Let’s now turn to what many consider Mises’ master argument against socialism.[1] Here we must first note the specificity of its target. It was Neurath’s conception of marketless socialism that Mises targeted in passages like these.

Calculation in natura, in an economy without exchange, can embrace consumption-goods only; it completely fails when it comes to deal with goods of a higher order. And as soon as one gives up the conception of freely established monetary price for goods of a higher order, rational production becomes completely impossible. Every step that takes us away from private ownership of the means of production and from the use of money also takes us away from rational economics.[2]

To be sure, Mises conceded (as did Weber around the same time)[3]:

In the narrow confines of a closed household economy, it is possible throughout to review the process of production from beginning to end, and to judge all the time whether one or another mode of procedure yields more consumable goods. This, however, is no longer possible in the incomparably more involved circumstances of our own social economy.[4]

What Mises stressed was that the rational allocation of resources in complex economies requires the value of production goods to be calculated—which presupposes a market with commensurate monetary exchange values.

Without economic calculation there can be no economy. Hence in a socialist state wherein the pursuit of economic calculation is impossible, there can be—in our sense of the term— no economy whatever. In trivial and secondary matters rational conduct might still be possible, but in general it would be impossible to speak of rational production any more.
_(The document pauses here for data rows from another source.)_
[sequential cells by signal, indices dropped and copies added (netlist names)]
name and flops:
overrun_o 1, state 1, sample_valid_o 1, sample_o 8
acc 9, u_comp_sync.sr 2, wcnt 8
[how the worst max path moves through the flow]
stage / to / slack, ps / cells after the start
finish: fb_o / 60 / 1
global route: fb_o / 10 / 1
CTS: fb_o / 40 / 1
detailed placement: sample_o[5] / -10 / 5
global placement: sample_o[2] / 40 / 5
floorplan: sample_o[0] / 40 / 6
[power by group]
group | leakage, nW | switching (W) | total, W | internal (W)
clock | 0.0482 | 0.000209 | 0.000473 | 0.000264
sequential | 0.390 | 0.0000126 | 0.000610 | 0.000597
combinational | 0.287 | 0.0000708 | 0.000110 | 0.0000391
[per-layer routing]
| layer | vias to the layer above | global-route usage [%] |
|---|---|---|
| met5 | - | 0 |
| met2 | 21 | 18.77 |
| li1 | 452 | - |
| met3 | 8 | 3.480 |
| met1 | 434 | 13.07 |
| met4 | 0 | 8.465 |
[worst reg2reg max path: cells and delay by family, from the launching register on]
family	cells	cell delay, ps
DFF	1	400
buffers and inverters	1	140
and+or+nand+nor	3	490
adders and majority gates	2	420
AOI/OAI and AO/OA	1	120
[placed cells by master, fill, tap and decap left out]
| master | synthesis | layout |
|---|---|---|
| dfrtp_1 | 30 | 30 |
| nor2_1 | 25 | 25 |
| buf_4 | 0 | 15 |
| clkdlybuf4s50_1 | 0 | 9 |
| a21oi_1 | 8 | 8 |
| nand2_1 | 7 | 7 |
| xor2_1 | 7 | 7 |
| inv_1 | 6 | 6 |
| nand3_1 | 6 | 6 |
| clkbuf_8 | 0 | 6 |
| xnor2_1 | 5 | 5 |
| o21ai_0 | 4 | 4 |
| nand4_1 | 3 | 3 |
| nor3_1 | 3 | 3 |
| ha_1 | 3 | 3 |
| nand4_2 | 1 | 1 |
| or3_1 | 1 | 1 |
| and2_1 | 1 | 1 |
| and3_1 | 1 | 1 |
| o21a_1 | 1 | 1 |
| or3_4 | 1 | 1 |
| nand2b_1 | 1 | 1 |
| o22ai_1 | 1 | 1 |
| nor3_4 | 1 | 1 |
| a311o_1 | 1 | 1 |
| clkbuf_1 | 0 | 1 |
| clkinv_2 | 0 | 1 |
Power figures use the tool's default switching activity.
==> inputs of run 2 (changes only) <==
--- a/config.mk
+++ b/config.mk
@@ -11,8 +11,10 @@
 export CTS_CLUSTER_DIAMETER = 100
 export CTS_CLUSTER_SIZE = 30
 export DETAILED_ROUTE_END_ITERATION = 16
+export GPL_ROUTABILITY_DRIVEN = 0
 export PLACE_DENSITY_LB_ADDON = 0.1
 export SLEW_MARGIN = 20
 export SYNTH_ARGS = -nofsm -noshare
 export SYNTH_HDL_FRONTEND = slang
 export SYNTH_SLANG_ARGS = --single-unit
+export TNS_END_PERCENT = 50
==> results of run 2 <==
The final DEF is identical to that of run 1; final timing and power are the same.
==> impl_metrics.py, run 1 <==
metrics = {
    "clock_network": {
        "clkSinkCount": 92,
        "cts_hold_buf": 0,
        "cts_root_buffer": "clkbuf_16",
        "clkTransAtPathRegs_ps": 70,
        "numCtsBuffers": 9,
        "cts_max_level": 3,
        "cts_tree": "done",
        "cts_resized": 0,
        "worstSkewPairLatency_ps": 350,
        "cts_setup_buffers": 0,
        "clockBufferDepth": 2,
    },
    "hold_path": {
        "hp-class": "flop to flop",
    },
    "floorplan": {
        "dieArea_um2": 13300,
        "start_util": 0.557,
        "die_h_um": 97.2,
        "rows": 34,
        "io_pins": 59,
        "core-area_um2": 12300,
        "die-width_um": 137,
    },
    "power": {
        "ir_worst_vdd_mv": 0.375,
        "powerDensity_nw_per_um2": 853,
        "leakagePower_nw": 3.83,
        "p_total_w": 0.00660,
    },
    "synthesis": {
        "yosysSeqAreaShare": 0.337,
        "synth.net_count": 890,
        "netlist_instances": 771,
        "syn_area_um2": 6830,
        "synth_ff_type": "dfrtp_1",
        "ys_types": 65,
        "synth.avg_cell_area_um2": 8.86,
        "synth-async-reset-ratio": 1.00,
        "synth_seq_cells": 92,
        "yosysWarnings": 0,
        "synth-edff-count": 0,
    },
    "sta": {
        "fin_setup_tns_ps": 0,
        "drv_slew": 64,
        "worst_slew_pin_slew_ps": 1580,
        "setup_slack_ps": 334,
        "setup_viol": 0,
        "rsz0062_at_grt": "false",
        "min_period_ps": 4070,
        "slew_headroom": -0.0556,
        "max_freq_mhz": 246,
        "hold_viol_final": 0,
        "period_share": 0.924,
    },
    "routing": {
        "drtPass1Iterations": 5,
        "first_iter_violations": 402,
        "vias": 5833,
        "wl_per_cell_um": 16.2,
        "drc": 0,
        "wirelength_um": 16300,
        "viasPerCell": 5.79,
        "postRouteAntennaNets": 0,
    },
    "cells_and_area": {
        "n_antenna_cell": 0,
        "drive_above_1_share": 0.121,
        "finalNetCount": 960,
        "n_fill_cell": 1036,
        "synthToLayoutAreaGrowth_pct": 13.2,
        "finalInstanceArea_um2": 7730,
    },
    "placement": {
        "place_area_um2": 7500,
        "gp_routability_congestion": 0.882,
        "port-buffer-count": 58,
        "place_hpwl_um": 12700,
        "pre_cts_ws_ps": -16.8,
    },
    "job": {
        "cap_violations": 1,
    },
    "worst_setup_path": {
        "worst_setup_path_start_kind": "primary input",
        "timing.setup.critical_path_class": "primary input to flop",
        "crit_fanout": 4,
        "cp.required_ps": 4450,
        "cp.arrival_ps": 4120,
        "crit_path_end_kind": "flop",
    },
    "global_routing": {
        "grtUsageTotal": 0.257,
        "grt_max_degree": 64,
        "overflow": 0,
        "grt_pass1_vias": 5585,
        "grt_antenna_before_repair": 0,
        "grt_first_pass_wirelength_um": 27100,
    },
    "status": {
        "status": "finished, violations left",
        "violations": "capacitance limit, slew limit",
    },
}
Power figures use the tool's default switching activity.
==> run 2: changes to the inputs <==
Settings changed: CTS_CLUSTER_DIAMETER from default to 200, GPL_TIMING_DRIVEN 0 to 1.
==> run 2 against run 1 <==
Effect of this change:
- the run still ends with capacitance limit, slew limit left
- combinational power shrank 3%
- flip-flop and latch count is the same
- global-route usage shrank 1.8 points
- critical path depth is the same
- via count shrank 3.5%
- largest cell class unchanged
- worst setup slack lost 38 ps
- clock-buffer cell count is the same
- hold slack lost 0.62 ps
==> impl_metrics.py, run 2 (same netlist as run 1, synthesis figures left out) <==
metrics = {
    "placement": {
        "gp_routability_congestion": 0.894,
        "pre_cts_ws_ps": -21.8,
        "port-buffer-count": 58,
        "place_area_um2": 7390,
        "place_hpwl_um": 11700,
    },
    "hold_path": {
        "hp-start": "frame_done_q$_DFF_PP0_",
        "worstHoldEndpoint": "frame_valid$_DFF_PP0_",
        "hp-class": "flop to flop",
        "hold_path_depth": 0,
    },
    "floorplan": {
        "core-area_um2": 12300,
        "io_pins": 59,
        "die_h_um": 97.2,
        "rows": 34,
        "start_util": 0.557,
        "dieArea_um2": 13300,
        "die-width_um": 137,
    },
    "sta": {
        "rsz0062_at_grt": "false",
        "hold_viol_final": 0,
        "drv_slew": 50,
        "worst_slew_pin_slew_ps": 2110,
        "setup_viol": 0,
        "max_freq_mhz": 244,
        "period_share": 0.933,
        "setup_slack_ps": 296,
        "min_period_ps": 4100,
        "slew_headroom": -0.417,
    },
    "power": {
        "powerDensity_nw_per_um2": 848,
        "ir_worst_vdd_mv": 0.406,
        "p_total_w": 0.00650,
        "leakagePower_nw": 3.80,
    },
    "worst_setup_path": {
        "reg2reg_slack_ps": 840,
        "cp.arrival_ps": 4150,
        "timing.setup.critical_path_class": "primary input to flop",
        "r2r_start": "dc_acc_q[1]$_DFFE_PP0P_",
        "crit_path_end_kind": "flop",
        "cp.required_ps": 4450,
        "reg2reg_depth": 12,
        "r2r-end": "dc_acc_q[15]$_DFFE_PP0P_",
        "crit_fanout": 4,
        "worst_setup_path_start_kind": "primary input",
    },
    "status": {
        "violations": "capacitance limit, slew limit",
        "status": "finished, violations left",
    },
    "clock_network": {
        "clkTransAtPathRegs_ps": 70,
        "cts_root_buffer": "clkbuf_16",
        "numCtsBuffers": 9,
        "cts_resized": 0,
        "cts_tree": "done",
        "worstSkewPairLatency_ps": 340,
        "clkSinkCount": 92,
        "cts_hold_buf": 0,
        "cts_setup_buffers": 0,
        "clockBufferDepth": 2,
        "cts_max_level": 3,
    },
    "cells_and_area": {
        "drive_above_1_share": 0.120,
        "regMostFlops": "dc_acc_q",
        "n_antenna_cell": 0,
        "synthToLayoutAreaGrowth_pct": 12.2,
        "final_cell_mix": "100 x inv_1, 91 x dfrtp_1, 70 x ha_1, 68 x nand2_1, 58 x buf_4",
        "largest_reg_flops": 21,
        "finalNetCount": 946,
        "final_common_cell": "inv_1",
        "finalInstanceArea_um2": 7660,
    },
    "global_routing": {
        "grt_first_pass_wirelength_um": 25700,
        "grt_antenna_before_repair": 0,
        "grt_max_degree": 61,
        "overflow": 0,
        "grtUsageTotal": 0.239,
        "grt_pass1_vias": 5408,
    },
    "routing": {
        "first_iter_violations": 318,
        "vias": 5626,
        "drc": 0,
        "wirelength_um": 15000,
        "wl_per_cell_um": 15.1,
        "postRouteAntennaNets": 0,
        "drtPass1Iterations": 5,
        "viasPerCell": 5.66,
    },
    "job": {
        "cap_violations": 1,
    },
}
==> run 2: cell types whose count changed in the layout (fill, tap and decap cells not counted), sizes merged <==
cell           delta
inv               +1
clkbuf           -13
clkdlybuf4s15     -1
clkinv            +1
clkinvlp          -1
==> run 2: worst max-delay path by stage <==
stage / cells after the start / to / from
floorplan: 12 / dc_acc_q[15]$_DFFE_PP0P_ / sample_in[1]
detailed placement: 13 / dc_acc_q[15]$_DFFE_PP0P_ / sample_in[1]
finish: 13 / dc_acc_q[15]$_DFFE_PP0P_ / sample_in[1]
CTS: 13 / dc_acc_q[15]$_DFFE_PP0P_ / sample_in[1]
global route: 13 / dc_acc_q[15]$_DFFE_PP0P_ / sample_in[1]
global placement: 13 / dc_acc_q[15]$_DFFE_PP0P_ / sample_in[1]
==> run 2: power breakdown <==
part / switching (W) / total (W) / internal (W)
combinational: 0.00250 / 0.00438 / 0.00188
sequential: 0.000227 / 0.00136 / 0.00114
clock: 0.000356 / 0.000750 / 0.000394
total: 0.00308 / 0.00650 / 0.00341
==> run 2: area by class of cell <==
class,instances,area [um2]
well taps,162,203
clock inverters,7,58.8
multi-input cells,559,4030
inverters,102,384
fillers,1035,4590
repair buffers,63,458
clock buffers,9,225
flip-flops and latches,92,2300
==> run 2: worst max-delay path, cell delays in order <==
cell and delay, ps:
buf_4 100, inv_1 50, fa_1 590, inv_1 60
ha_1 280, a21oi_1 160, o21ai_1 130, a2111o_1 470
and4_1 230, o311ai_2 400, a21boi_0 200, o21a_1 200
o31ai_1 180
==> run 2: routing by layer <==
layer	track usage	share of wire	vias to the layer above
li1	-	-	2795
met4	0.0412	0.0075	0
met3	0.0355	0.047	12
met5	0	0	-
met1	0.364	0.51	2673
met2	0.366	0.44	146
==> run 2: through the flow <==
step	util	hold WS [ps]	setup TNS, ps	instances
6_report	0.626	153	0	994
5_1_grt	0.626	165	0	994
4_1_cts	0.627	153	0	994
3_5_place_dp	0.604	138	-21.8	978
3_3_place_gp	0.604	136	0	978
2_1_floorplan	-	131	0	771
`src/rtl/xt_fetch_ctrl.sv`:
```
// xt_fetch_ctrl: streams num_tiles consecutive x_t tiles out of the input ROM,
// follows the ROM's fixed 2-cycle read latency with a valid/index tag pipe and
// buffers returned tiles in a small FIFO feeding a valid/ready output stream.
// Optional feature macro: XT_FETCH_PERF_EN enables the stall_cycles counter;
// when it is undefined stall_cycles is tied to zero.
//
// state | meaning
// IDLE  | waiting for start
// RUN   | issuing addresses under the FIFO credit limit
// DRAIN | all addresses issued, waiting for in-flight reads and the FIFO to empty
// DONE  | one-cycle done pulse, back to IDLE
module xt_fetch_ctrl #(
    parameter int ADDR_W     = 6,
    parameter int DATA_W     = 16,
    parameter int TILE_SIZE  = 4,
    parameter int FIFO_DEPTH = 4
) (
    input  logic                     clk,
    input  logic                     rst,
    input  logic                     start,
    input  logic                     abort,
    input  logic [ADDR_W-1:0]        base_addr,
    input  logic [ADDR_W:0]          num_tiles,
    output logic                     busy,
    output logic                     done,
    output logic                     rom_en,
    output logic [ADDR_W-1:0]        rom_addr,
    input  logic signed [DATA_W-1:0] rom_dout_vec [TILE_SIZE],
    output logic                     out_valid,
    input  logic                     out_ready,
    output logic signed [DATA_W-1:0] out_vec [TILE_SIZE],
    output logic                     out_last,
    output logic [ADDR_W-1:0]        out_idx,
    output logic [31:0]              stall_cycles
);

    localparam int PTR_W = (FIFO_DEPTH > 1) ? $clog2(FIFO_DEPTH) : 1;
    localparam int CNT_W = $clog2(FIFO_DEPTH + 1);

    generate
        if (FIFO_DEPTH < 4) begin : g_depth_chk
            $error("xt_fetch_ctrl: FIFO_DEPTH must be at least 4");
        end
    endgenerate

    typedef enum logic [1:0] {S_IDLE, S_RUN, S_DRAIN, S_DONE} state_t;

    state_t              state;
    logic [ADDR_W-1:0]   base_q;
    logic [ADDR_W:0]     num_q;
    logic [ADDR_W:0]     issue_cnt;
    logic [ADDR_W-1:0]   addr_hold;

    logic [1:0]          tag_v;
    logic [ADDR_W-1:0]   tag_idx [2];

    logic signed [DATA_W-1:0] fifo_data [FIFO_DEPTH][TILE_SIZE];
    logic [ADDR_W-1:0]   fifo_idx  [FIFO_DEPTH];
    logic                fifo_last [FIFO_DEPTH];
    logic [PTR_W-1:0]    rd_ptr, wr_ptr;
    logic [CNT_W-1:0]    fifo_count;

    logic                issue, issue_last, flush, push, pop, push_last, drain_ok;
    logic [1:0]          inflight;

    function automatic logic [PTR_W-1:0] next_ptr(input logic [PTR_W-1:0] p);
        return (p == PTR_W'(FIFO_DEPTH - 1)) ? '0 : p + 1'b1;
    endfunction

    // Credit check, issue decision and ROM / stream drive; a discarded capture is
    // cheaper than letting the ROM zero its output between issues.
    always_comb begin
        inflight   = {1'b0, tag_v[0]} + {1'b0, tag_v[1]};
        flush      = abort && (state == S_RUN || state == S_DRAIN);
        issue      = (state == S_RUN) && !abort &&
                     ((int'(fifo_count) + int'(inflight)) < FIFO_DEPTH);
        issue_last = issue && (issue_cnt == num_q - 1'b1);
        rom_addr   = issue ? base_q + issue_cnt[ADDR_W-1:0] : addr_hold;
        rom_en     = (state == S_RUN) || (state == S_DRAIN && tag_v != 2'b00);
        out_valid  = (fifo_count != '0);
        pop        = out_valid && out_ready;
        push       = tag_v[1];
        push_last  = ({1'b0, tag_idx[1]} == num_q - 1'b1);
        drain_ok   = (tag_v == 2'b00) &&
                     (fifo_count == '0 || (fifo_count == CNT_W'(1) && pop));
        out_idx    = fifo_idx[rd_ptr];
        out_last   = out_valid && fifo_last[rd_ptr];
        for (int j = 0; j < TILE_SIZE; j++) out_vec[j] = fifo_data[rd_ptr][j];
    end

    // Sequencer FSM with registered busy/done.
    always_ff @(posedge clk) begin
        if (rst) begin
            state     <= S_IDLE;
            busy      <= 1'b0;
            done      <= 1'b0;
            base_q    <= '0;
            num_q     <= '0;
            issue_cnt <= '0;
            addr_hold <= '0;
        end else begin
            done <= 1'b0;
            case (state)
                S_IDLE: begin
                    if (start) begin
                        base_q    <= base_addr;
                        num_q     <= num_tiles;
                        issue_cnt <= '0;
                        if (num_tiles == '0) begin
                            state <= S_DONE;
                            done  <= 1'b1;
                        end else begin
                            state <= S_RUN;
                            busy  <= 1'b1;
                        end
                    end
                end
                S_RUN: begin
                    if (abort) begin
                        state <= S_DONE;
                        busy  <= 1'b0;
                        done  <= 1'b1;
                    end else if (issue) begin
                        issue_cnt <= issue_cnt + 1'b1;
                        addr_hold <= rom_addr;
                        if (issue_last) state <= S_DRAIN;
                    end
                end
                S_DRAIN: begin
                    if (abort || drain_ok) begin
                        state <= S_DONE;
                        busy  <= 1'b0;
                        done  <= 1'b1;
                    end
                end
                S_DONE:  state <= S_IDLE;
                default: state <= S_IDLE;
            endcase
        end
    end

    // Tag pipe mirroring the ROM read latency; stage 1 marks valid return data.
    always_ff @(posedge clk) begin
        if (rst || flush) begin
            tag_v      <= 2'b00;
            tag_idx[0] <= '0;
            tag_idx[1] <= '0;
        end else begin
            tag_v      <= {tag_v[0], issue};
            tag_idx[0] <= issue_cnt[ADDR_W-1:0];
            tag_idx[1] <= tag_idx[0];
        end
    end

    // Return FIFO; storage is cleared on reset so the stream outputs read as zero.
    always_ff @(posedge clk) begin
        if (rst) begin
            rd_ptr     <= '0;
            wr_ptr     <= '0;
            fifo_count <= '0;
            for (int i = 0; i < FIFO_DEPTH; i++) begin
                fifo_idx[i]  <= '0;
                fifo_last[i] <= 1'b0;
                for (int j = 0; j < TILE_SIZE; j++) fifo_data[i][j] <= '0;
            end
        end else if (flush) begin
            rd_ptr     <= '0;
            wr_ptr     <= '0;
            fifo_count <= '0;
        end else begin
            if (push) begin
                for (int j = 0; j < TILE_SIZE; j++) fifo_data[wr_ptr][j] <= rom_dout_vec[j];
                fifo_idx[wr_ptr]  <= tag_idx[1];
                fifo_last[wr_ptr] <= push_last;
                wr_ptr            <= next_ptr(wr_ptr);
            end
            if (pop) rd_ptr <= next_ptr(rd_ptr);
            if (push && !pop)      fifo_count <= fifo_count + 1'b1;
            else if (!push && pop) fifo_count <= fifo_count - 1'b1;
        end
    end

    // The credit rule must never let a push land on a full FIFO.
    a_no_overflow: assert property (@(posedge clk) disable iff (rst)
        !(push && !pop && fifo_count == CNT_W'(FIFO_DEPTH)));

`ifdef XT_FETCH_PERF_EN
    // Saturating count of cycles where a tile waits on the consumer.
    always_ff @(posedge clk) begin
        if (rst) begin
            stall_cycles <= '0;
        end else if (state == S_IDLE && start) begin
            stall_cycles <= '0;
        end else if (out_valid && !out_ready && stall_cycles != '1) begin
            stall_cycles <= stall_cycles + 1'b1;
        end
    end
`else
    assign stall_cycles = '0;
`endif

endmodule

```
There would be no means of determining what was rational, and hence it is obvious that production could never be directed by economic considerations.[5]

In sum: “any economic system of calculation would become absolutely impossible ... There is only groping in the dark. Socialism is the abolition of rational economy.”[6] A socialist economy is a rationalist impossibility.

  • [1] This was first published in Mises (1920) and then greatly expanded into Mises (1922).
  • [2] Mises (1920/1935, 104).
  • [3] See Weber (1921/1978, 103)
  • [4] Mises (1920/1935, 103).
  • [5] Ibid., 105.
  • [6] Ibid., 109-110.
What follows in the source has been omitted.